ーー 今日の到着の二十名を入れると全部で二百二十四名になります」

「じゃあ明里さん、劇団員の残りは・・・・・・。
ーー あと百八十名になるわね」

「明里さん、劇団員二十名が滑走路に到着しました。
ーー まもなくすれば、こちらの玄関にやって来ます」
豊下が管制塔からの連絡を明里に告げた。

「豊下さん、じゃあ、準備しましょう」

 朝川の横では、先に到着した劇団員が仲間の到着を待っている。
朝川、夜神、赤城、大河原は、顔合わせだけして、団員たちに任せ学園寮の地下通路に向かった。



「夜神さん、このエレベーター、やけに静かよね」
「朝川さん、リニア式水平移動エレベーターと書いてあるわよ」
夜神は、その表示を指先で示した。

「本当、リニアなのね」
「夜神さん、神聖のモノレールもリニアでしたでしょう」
赤城だった。

「そうそう、リニアだったわね」
「とにかく、学園都市は、広いわわよ」
大河原だった。

「着いたわよ」
「じゃあ、かるた会に行きましょう」
朝川は、上機嫌にみんなを先導した。

「朝川さん、機嫌が良さそうね」
赤城が夜神に声を掛けた。

「朝川さんと私が初段認定されたのよ」
「凄いじゃないですか」

「あんな短期間で初段なんて神がかり的ね」
大河原だった。

「さあ、みんな、始めるよ」
「本当、朝川さんの気合いが凄いわね・・・・・・」



 兼かるた会の部屋に入ると空気ががらりと変わる。

「じゃあ、みんな、今日も校内大会に向けて調整練習するよ」
安甲晴美あきのはるみ顧問の声が響いている。

「今日の読手は、白菊さんにお願いするわ」
「先生、私ですか?」

「慣れないと、前に進めないわよ」
「じゃあ、読手初心者ですが、よろしくお願いします」



 明里光夏あかりみか豊下秀美とよしたひでみは、生徒会室に戻り水泳大会の企画をスタートさせた。

「明里さん、校内かるた大会が処暑の日とその翌日になるから、
ーー その二日後くらいがいいわね」
「まだ、夏休みですが、気温を考えれば、それがベストと思うわ」

「じゃあ、生徒会に企画をお願いするわね」
そう言って、豊下は生徒会の役員に報告に行った。



「えっ、水泳大会ですか? 豊下さん」
「校内放送で、開催の日時を案内して貰えませんか」

 水泳大会出場者の選抜は、水泳授業のデータをAIエイアイに分析させて明里が決めた。

「これがエイアイが選出した出場者名簿です」
「納涼水平大会ですね。いいと思うわ」

「じゃあ、よろしくお願いします」



 翌日の八月十二日、東都の気象情報が台風の接近を告げている。

「康代さん、校内かるた大会と水泳大会に影響ないかしら?」
『多分、接近ないから大丈夫よ』

「そうですね。康代さんや安甲さんの未来予知の方が確実ですね。

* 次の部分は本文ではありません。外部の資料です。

<file path="src/rtl/au_arith_pkg.sv">
// Shared arithmetic helpers: borrow-slice geometry and the per-stage control payload.
package au_arith_pkg;

  function automatic int unsigned slice_width(input int unsigned width, input int unsigned stages);
    return (width + stages - 1) / stages;
  endfunction

  function automatic int unsigned slice_lo(input int unsigned width, input int unsigned stages,
                                           input int unsigned k);
    return k * slice_width(width, stages);
  endfunction

  // Number of operand bits owned by slice k; 0 means the stage is a pure delay.
  function automatic int unsigned slice_len(input int unsigned width, input int unsigned stages,
                                            input int unsigned k);
    int unsigned lo;
    int unsigned hi;
    lo = slice_lo(width, stages, k);
    if (lo >= width) return 0;
    hi = lo + slice_width(width, stages);
    if (hi > width) hi = width;
    return hi - lo;
  endfunction

  typedef struct packed {
    logic valid;
    logic borrow;
    logic zacc;
    logic ovf;
  } stage_ctl_t;

endpackage

</file>
<file path="src/rtl/au_sub_vz_pipe_if.sv">
// Operand/result valid-ready bus for au_sub_vz_pipe; bo exists only with AU_SUB_VZ_PIPE_BO_EN.
interface au_sub_vz_pipe_if #(
  parameter int unsigned WIDTH = 32
);
  logic             in_valid;
  logic             in_ready;
  logic [WIDTH-1:0] a;
  logic [WIDTH-1:0] b;
  logic             ci;
  logic             out_valid;
  logic             out_ready;
  logic [WIDTH-1:0] s;
  logic             v;
  logic             z;
`ifdef AU_SUB_VZ_PIPE_BO_EN
  logic             bo;
`endif

  modport master (
    output in_valid, a, b, ci, out_ready,
    input  in_ready, out_valid, s, v, z
`ifdef AU_SUB_VZ_PIPE_BO_EN
    , input bo
`endif
  );

  modport slave (
    input  in_valid, a, b, ci, out_ready,
    output in_ready, out_valid, s, v, z
`ifdef AU_SUB_VZ_PIPE_BO_EN
    , output bo
`endif
  );
endinterface

</file>
<file path="src/rtl/au_sub_slice.sv">
// Combinational N-bit a - b - bi slice with borrow-out, zero and MSB borrow-in.
module au_sub_slice #(
  parameter int unsigned N = 8
) (
  input  logic [N-1:0] a,
  input  logic [N-1:0] b,
  input  logic         bi,
  output logic [N-1:0] d,
  output logic         bo,
  output logic         zero,
  output logic         msb_bi
);
  localparam int unsigned TW = N + 1;

  logic [N:0] t;

  assign t      = {1'b0, a} - {1'b0, b} - TW'(bi);
  assign d      = t[N-1:0];
  assign bo     = t[N];
  assign zero   = ~|t[N-1:0];
  // Sum bit = a ^ b ^ borrow-in, so the MSB borrow-in falls out of the result bit.
  assign msb_bi = a[N-1] ^ b[N-1] ^ t[N-1];
endmodule

</file>
<file path="src/rtl/au_sub_vz_pipe.sv">
// Pipelined s = a - b - ci with V/Z flags, one borrow slice per stage, full backpressure.
// Optional unsigned borrow-out port bo under AU_SUB_VZ_PIPE_BO_EN.
module au_sub_vz_pipe
  import au_arith_pkg::*;
#(
  parameter int unsigned WIDTH  = 32,
  parameter int unsigned STAGES = 4
) (
  input logic             clk,
  input logic             rst_n,
  au_sub_vz_pipe_if.slave bus
);
  stage_ctl_t       ctl_w [STAGES+1];
  logic [WIDTH-1:0] res_w [STAGES+1];
  logic [WIDTH-1:0] a_w   [STAGES];
  logic [WIDTH-1:0] b_w   [STAGES];
  logic             en;

  assign en           = !ctl_w[STAGES].valid || bus.out_ready;
  assign bus.in_ready = en;

  assign ctl_w[0] = '{valid: bus.in_valid, borrow: bus.ci, zacc: 1'b1, ovf: 1'b0};
  assign res_w[0] = '0;
  assign a_w[0]   = bus.a;
  assign b_w[0]   = bus.b;

  assign bus.out_valid = ctl_w[STAGES].valid;
  assign bus.s         = res_w[STAGES];
  assign bus.v         = ctl_w[STAGES].ovf;
  assign bus.z         = ctl_w[STAGES].zacc;
`ifdef AU_SUB_VZ_PIPE_BO_EN
  assign bus.bo        = ctl_w[STAGES].borrow;
`endif

  for (genvar k = 0; k < STAGES; k++) begin : g_stage
    localparam int unsigned LO      = slice_lo(WIDTH, STAGES, k);
    localparam int unsigned N       = slice_len(WIDTH, STAGES, k);
    localparam int unsigned NW      = (N > 0) ? N : 1;
    localparam bit          LAST    = (k == STAGES - 1);
    localparam bit          HAS_MSB = (N > 0) && (LO + N == WIDTH);

    logic [NW-1:0]    sl_d;
    logic             sl_bo;
    logic             sl_zero;
    logic             sl_msb_bi;
    stage_ctl_t       ctl_d;
    stage_ctl_t       ctl_q;
    logic [WIDTH-1:0] res_d;
    logic [WIDTH-1:0] res_q;

    if (N > 0) begin : g_slice
      au_sub_slice #(.N(N)) u_slice (
        .a      (NW'(a_w[k] >> LO)),
        .b      (NW'(b_w[k] >> LO)),
        .bi     (ctl_w[k].borrow),
        .d      (sl_d),
        .bo     (sl_bo),
        .zero   (sl_zero),
        .msb_bi (sl_msb_bi)
      );
    end else begin : g_delay
      assign sl_d      = '0;
      assign sl_bo     = ctl_w[k].borrow;
      assign sl_zero   = 1'b1;
      assign sl_msb_bi = 1'b0;
    end

    // The 2^WIDTH wrap (s == 0 with overflow) is not a true zero, hence the final ~ovf mask.
    always_comb begin
      ctl_d        = ctl_w[k];
      ctl_d.borrow = sl_bo;
      ctl_d.zacc   = ctl_w[k].zacc & sl_zero;
      if (HAS_MSB) ctl_d.ovf = sl_msb_bi ^ sl_bo;
      if (LAST) ctl_d.zacc = ctl_d.zacc & ~ctl_d.ovf;
      res_d        = res_w[k] | (WIDTH'(sl_d) << LO);
    end

    always_ff @(posedge clk or negedge rst_n) begin
      if (!rst_n) begin
        ctl_q <= '0;
        res_q <= '0;
      end else if (en) begin
        ctl_q <= ctl_d;
        res_q <= res_d;
      end
    end

    assign ctl_w[k+1] = ctl_q;
    assign res_w[k+1] = res_q;

    if (!LAST) begin : g_skew
      logic [WIDTH-1:0] a_q;
      logic [WIDTH-1:0] b_q;

      always_ff @(posedge clk or negedge rst_n) begin
        if (!rst_n) begin
          a_q <= '0;
          b_q <= '0;
        end else if (en) begin
          a_q <= a_w[k];
          b_q <= b_w[k];
        end
      end

      assign a_w[k+1] = a_q;
      assign b_w[k+1] = b_q;
    end
  end
endmodule

</file>
<file path="src/flat_wrapper.sv">
// flat-port wrapper written by rule: the top's interface ports become plain ports
module au_sub_vz_pipe_flat import au_arith_pkg::*;
#(
  parameter int unsigned WIDTH  = 32,
  parameter int unsigned STAGES = 4
)
  (clk, rst_n, bus_in_valid, bus_a, bus_b, bus_ci, bus_out_ready, bus_in_ready, bus_out_valid, bus_s, bus_v, bus_z);
  au_sub_vz_pipe_if #(.WIDTH(WIDTH)) bus_i ();
  input logic clk;
  input logic rst_n;
  input wire logic [$bits(bus_i.in_valid)-1:0] bus_in_valid;
  input wire logic [$bits(bus_i.a)-1:0] bus_a;
  input wire logic [$bits(bus_i.b)-1:0] bus_b;
  input wire logic [$bits(bus_i.ci)-1:0] bus_ci;
  input wire logic [$bits(bus_i.out_ready)-1:0] bus_out_ready;
  output wire logic [$bits(bus_i.in_ready)-1:0] bus_in_ready;
  output wire logic [$bits(bus_i.out_valid)-1:0] bus_out_valid;
  output wire logic [$bits(bus_i.s)-1:0] bus_s;
  output wire logic [$bits(bus_i.v)-1:0] bus_v;
  output wire logic [$bits(bus_i.z)-1:0] bus_z;
  assign bus_i.in_valid = bus_in_valid;
  assign bus_i.a = bus_a;
  assign bus_i.b = bus_b;
  assign bus_i.ci = bus_ci;
  assign bus_i.out_ready = bus_out_ready;
  assign bus_in_ready = bus_i.in_ready;
  assign bus_out_valid = bus_i.out_valid;
  assign bus_s = bus_i.s;
  assign bus_v = bus_i.v;
  assign bus_z = bus_i.z;
  au_sub_vz_pipe #(.WIDTH(WIDTH), .STAGES(STAGES)) u_core (.clk(clk), .rst_n(rst_n), .bus(bus_i));
endmodule
</file>
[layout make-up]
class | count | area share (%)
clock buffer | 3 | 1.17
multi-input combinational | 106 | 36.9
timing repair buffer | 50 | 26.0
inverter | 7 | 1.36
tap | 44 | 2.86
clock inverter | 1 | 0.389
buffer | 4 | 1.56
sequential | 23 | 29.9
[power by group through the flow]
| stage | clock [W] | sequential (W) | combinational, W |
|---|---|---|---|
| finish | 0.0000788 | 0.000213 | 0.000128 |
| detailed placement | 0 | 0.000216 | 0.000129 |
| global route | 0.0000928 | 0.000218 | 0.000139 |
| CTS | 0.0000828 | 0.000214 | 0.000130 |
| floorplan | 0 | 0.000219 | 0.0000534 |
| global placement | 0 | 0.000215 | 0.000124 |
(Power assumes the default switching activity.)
<file path="src/rtl/serial_addsub.sv">
// serial_addsub: digit-serial adder/subtractor.
// A DIGIT-bit adder slice is reused over WIDTH/DIGIT cycles, least
// significant digit first. Subtraction is a + ~b + ~cin, so carry=1
// in subtract mode means "no borrow".
//
// Handshake: start is accepted only in IDLE (ignored while busy or done);
// busy is high for exactly WIDTH/DIGIT cycles while digits are processed;
// done is a single-cycle pulse in the cycle after the last digit edge, and
// sum/carry/overflow hold from done until the next accepted start.
module serial_addsub #(
    parameter int WIDTH = 8,
    parameter int DIGIT = 1
) (
    input  logic             clk,
    input  logic             rst,
    input  logic             start,
    input  logic             mode,
    input  logic [WIDTH-1:0] a,
    input  logic [WIDTH-1:0] b,
    input  logic             cin,
    output logic             busy,
    output logic             done,
    output logic [WIDTH-1:0] sum,
    output logic             carry,
    output logic             overflow
);

    localparam int DIGITS = WIDTH / DIGIT;
    localparam int CW     = (DIGITS > 1) ? $clog2(DIGITS) : 1;
    // Partial result holds only the digits already produced above the
    // current one; the current digit is merged in combinationally.
    localparam int RW     = (WIDTH > DIGIT) ? (WIDTH - DIGIT) : 1;

    typedef enum logic [1:0] {
        S_IDLE = 2'd0,
        S_RUN  = 2'd1,
        S_DONE = 2'd2
    } state_t;

    state_t state_q, state_d;

    logic [WIDTH-1:0] a_sr;
    logic [WIDTH-1:0] b_sr;
    logic [RW-1:0]    res_sr;
    logic [WIDTH-1:0] res_next;
    logic             cy_r;
    logic [CW-1:0]    cnt;

    logic [DIGIT:0]   dig_full;
    logic [DIGIT-1:0] dig_sum;
    logic             dig_cout;
    logic             msb_cin;
    logic             last_digit;

    // Digit slice: DIGIT-bit add of the low digits plus the running carry.
    always_comb begin
        dig_full = {1'b0, a_sr[DIGIT-1:0]} + {1'b0, b_sr[DIGIT-1:0]}
                 + {{DIGIT{1'b0}}, cy_r};
        dig_sum  = dig_full[DIGIT-1:0];
        dig_cout = dig_full[DIGIT];
        // Carry into the top bit of the digit recovered from s = a ^ b ^ c.
        msb_cin  = a_sr[DIGIT-1] ^ b_sr[DIGIT-1] ^ dig_sum[DIGIT-1];
        last_digit = (cnt == CW'(DIGITS - 1));
    end

    generate
        if (DIGIT == WIDTH) begin : g_single
            assign res_next = dig_sum;
        end else begin : g_multi
            assign res_next = {dig_sum, res_sr};
        end
    endgenerate

    // State register.
    always_ff @(posedge clk) begin
        if (rst) state_q <= S_IDLE;
        else     state_q <= state_d;
    end

    // Next-state logic.
    always_comb begin
        state_d = state_q;
        case (state_q)
            S_IDLE:  if (start) state_d = S_RUN;
            S_RUN:   if (last_digit) state_d = S_DONE;
            S_DONE:  state_d = S_IDLE;
            default: state_d = S_IDLE;
        endcase
    end

    // Handshake outputs decoded from the registered state.
    always_comb begin
        busy = (state_q == S_RUN);
        done = (state_q == S_DONE);
    end

    // Operand capture, digit shifting and final result capture.
    always_ff @(posedge clk) begin
        if (rst) begin
            a_sr     <= '0;
            b_sr     <= '0;
            res_sr   <= '0;
            cy_r     <= 1'b0;
            cnt      <= '0;
            sum      <= '0;
            carry    <= 1'b0;
            overflow <= 1'b0;
        end else begin
            case (state_q)
                S_IDLE: begin
                    if (start) begin
                        a_sr <= a;
                        b_sr <= mode ? ~b : b;
                        cy_r <= mode ? ~cin : cin;
                        cnt  <= '0;
                    end
                end
                S_RUN: begin
                    a_sr   <= a_sr >> DIGIT;
                    b_sr   <= b_sr >> DIGIT;
                    res_sr <= res_next[WIDTH-1 -: RW];
                    cy_r   <= dig_cout;
                    cnt    <= cnt + CW'(1);
                    if (last_digit) begin
                        sum      <= res_next;
                        carry    <= dig_cout;
                        overflow <= dig_cout ^ msb_cin;
                    end
                end
                default: ;
            endcase
        end
    end

endmodule
</file>
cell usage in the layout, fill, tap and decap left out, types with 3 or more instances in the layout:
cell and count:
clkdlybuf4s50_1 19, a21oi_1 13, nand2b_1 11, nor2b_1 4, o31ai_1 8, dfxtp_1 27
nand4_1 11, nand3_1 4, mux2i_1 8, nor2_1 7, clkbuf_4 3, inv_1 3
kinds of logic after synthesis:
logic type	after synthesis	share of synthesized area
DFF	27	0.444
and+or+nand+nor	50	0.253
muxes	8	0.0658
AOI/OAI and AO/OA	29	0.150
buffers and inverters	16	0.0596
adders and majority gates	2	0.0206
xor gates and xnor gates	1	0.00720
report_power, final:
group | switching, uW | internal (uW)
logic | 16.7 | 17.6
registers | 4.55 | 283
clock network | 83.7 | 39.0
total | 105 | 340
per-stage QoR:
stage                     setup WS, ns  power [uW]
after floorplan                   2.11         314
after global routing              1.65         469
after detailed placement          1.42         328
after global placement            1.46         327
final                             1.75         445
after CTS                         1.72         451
File: config.mk
export PLATFORM = sky130hd
export DESIGN_NAME = mem_arbiter
export DESIGN_NICKNAME = d
export VERILOG_FILES = /design/src/rtl/mem_arbiter.sv
export SDC_FILE = /design/constraint.sdc
export NUM_CORES = 1
export LEC_CHECK = 0
export ABC_AREA = 0
export BUFFER_PORTS_ARGS = -buffer_cell sky130_fd_sc_hd__buf_2
export CORE_UTILIZATION = 53
export DETAILED_ROUTE_END_ITERATION = 12
export MAX_ROUTING_LAYER = met4
export PLACE_DENSITY_LB_ADDON = 0.12
export SETUP_SLACK_MARGIN = 0.2
export SYNTH_ARGS = -nofsm -noshare
export SYNTH_HDL_FRONTEND = slang
export SYNTH_SLANG_ARGS = --single-unit
File: constraint.sdc
create_clock -name clk -period 4 [get_ports clk]
set_input_delay 0.4 -clock clk [delete_from_list [all_inputs] [get_ports clk]]
set_output_delay 0.4 -clock clk [all_outputs]
set_load 0.005 [all_outputs]
$ cat src/rtl/p1_speed_ramp.sv
// rtl/p1_speed_ramp.sv - per-frame speed ramp: STEP on restart, +STEP every ACCEL_FRAMES ticks
module p1_speed_ramp
  import p1_motion_ctrl_pkg::*;
#(
  parameter int STEP         = 2,
  parameter int MAX_SPEED    = 8,
  parameter int ACCEL_FRAMES = 4
) (
  input  logic               clk,
  input  logic               rst,
  input  logic               tick_i,
  input  logic               same_dir_i,
  input  logic               restart_i,
  output logic [COORD_W-1:0] speed_o
);

  localparam int                  ACC_W    = (ACCEL_FRAMES > 1) ? $clog2(ACCEL_FRAMES) : 1;
  localparam logic [ACC_W-1:0]    ACC_LAST = ACC_W'(ACCEL_FRAMES - 1);
  localparam logic [COORD_W-1:0]  STEP_C   = COORD_W'(STEP);
  localparam logic [COORD_W-1:0]  MAX_C    = COORD_W'(MAX_SPEED);

  logic [ACC_W-1:0]   acc_cnt_q, acc_cnt_d;
  logic [COORD_W-1:0] speed_q, speed_d, speed_inc;

  assign speed_inc = speed_q + STEP_C;

  // The entry tick counts as the first frame of a run, so the speed steps
  // up on the ACCEL_FRAMES-th consecutive tick and every ACCEL_FRAMES after.
  always_comb begin
    acc_cnt_d = acc_cnt_q;
    speed_d   = speed_q;
    if (restart_i) begin
      acc_cnt_d = '0;
      speed_d   = STEP_C;
    end else if (same_dir_i) begin
      acc_cnt_d = (acc_cnt_q == ACC_LAST) ? '0 : acc_cnt_q + 1'b1;
      if (acc_cnt_d == ACC_LAST) begin
        speed_d = (speed_inc > MAX_C) ? MAX_C : speed_inc;
      end
    end else begin
      acc_cnt_d = '0;
      speed_d   = '0;
    end
  end

  always_ff @(posedge clk or posedge rst) begin
    if (rst) begin
      acc_cnt_q <= '0;
      speed_q   <= '0;
    end else if (tick_i) begin
      acc_cnt_q <= acc_cnt_d;
      speed_q   <= speed_d;
    end
  end

  assign speed_o = speed_d;

endmodule
===== config.mk =====
export PLATFORM = sky130hd
export DESIGN_NAME = pipe_isqrt
export DESIGN_NICKNAME = d
export VERILOG_FILES = /design/src/rtl/pipe_isqrt_pkg.sv /design/src/rtl/pipe_isqrt_stage.sv /design/src/rtl/pipe_isqrt.sv
export SDC_FILE = /design/constraint.sdc
export NUM_CORES = 1
export LEC_CHECK = 0
export ABC_AREA = 1
export CAP_MARGIN = 20
export CORE_ASPECT_RATIO = 0.6
export CORE_MARGIN = 3
export CORE_UTILIZATION = 45
export CTS_CLUSTER_DIAMETER = 120
export DETAILED_ROUTE_END_ITERATION = 12
export GPL_TIMING_DRIVEN = 0
export PLACE_DENSITY = 0.58
export SLEW_MARGIN = 40
export SYNTH_ARGS = -nofsm -noshare
export SYNTH_HDL_FRONTEND = slang
export SYNTH_SLANG_ARGS = --single-unit
export TNS_END_PERCENT = 100

===== constraint.sdc =====
create_clock -name clk -period 2.1 [get_ports clk]
set_clock_uncertainty 0.1 [all_clocks]
set_input_delay 0.21 -clock clk [delete_from_list [all_inputs] [get_ports clk]]
set_output_delay 0.21 -clock clk [all_outputs]
set_load 0.01 [all_outputs]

エヘヘ」
 豊下秀美の嘘笑いがわざとらしい。

『秀美、今日もお迎えに行くの・・・・・・。
ーー 生徒会の役員に任せてしまえば?』

「康代さんのお気遣いには感謝しますが、生徒会も忙しいので、
ーー こちらで出来ることは、こちらでしたいと思います。
ーー 康代さん、それより、お昼はどうされますか」

『今日は、一階でざる蕎麦そばを食べようかと思ってたのよ。
ーー 秀美もどう』

「はい、お迎えの時間までには時間があるので、
ーー お付き合いしたいと思いますが今日は何人ですか?」

『信美や利恵と光夏もいるから、静女と合わせて六名ね』

「じゃあ、早速・・・・・・」
秀美は言葉の残存が消えぬ間に、席取りに行った。

『本当、消えるのが早いのだから
ーー もしかして、せっかちかな・・・・・・』

「康代殿の言う通りでござる」

 隣の天宮静女が康代に相槌あいづちを入れた。



 神聖神社の木陰ではワンピース姿の田沼博士と若宮助手が、神社の隅にあるベンチに腰掛けていた。

「ここは木立のお陰で、
ーー 直射日光が遮られて、風通しも良いので過ごし易いわ」
田沼が若宮に言った。

「さすがに、こう暑いと校舎の中庭より、
ーー こっちの方が気持ちがいいです」

「若宮さんも、そう思いますか」

「じゃあ、今日の選択は、大正解と言うことで、
ーー 大正解と言えば、一粒万倍日だそうですよ」

「先生も、占いするようになったのですか」

「占いはしませんが、錯覚する言葉は嫌です。
ーー 徳田幕府がギャンブル利権にメスを入れて、
ーー その関係者の事情聴取から裏稼業の実態がバレたのも、
ーー この三か月の出来事でしたわね」

「しかし、あのトリックを初めて聴いた時は、血圧が上がる思いでした」

「若宮さんでも、血圧が上がる時、あるんですね」
と、田沼は言って若宮を見て笑った。

「ところで、先生、西和南和の異変、
ーー 昔なら連日の話題ですが、妙に静かと思いません」

「あの件、本当にヤバイから、私は遠慮しておきますよ、若宮さん。
ーー いくつ命があっても足らないレベルですから」

「そうですね先生、神使のお言葉を信じて、
ーー 身の丈に合うお仕事をしましょう」

 田沼光も若宮咲苗も、神使セリエとの遭遇がトラウマになっている。



 ランチを終えた豊下秀美と明里光夏は徳田康代たちと別れた。
学園寮の茶色の棟に向かった二人は、朝川たちと合流することになっていた。

「今日も二十名ね。豊下さん、明里さんよろしくね」
朝川だった。

「秀美、慣れって恐ろしいわね。
ーー 大変なことも大変と感じなくなる自分がいるの」

「光夏も、そんなこと思っていたの?実は、私も同じよ」

「じゃあ、豊下さん明里さん、あとはよろしくね」

「朝川さん、心配無用です」
豊下と明里が笑いながら答えた。

 朝川夏夜あさかわかよも二人に笑みを返し手を振った。



 西のオフィススタッフが騒いでいる。

「群発地震じゃなかったのか」
「いいえ、マグニチュード八の直下型地震が・・・・・・。
ーー ロックー山脈直下で発生しました」

「被害は、どうなっている」
「まだ、分かりませんが・・・・・・。
ーー 一部で山塊崩壊が起きていますが・・・・・・」

[ゴーゴゴー]

[ゴーゴゴー、ゴーゴゴー]
大きな地鳴りが響いた。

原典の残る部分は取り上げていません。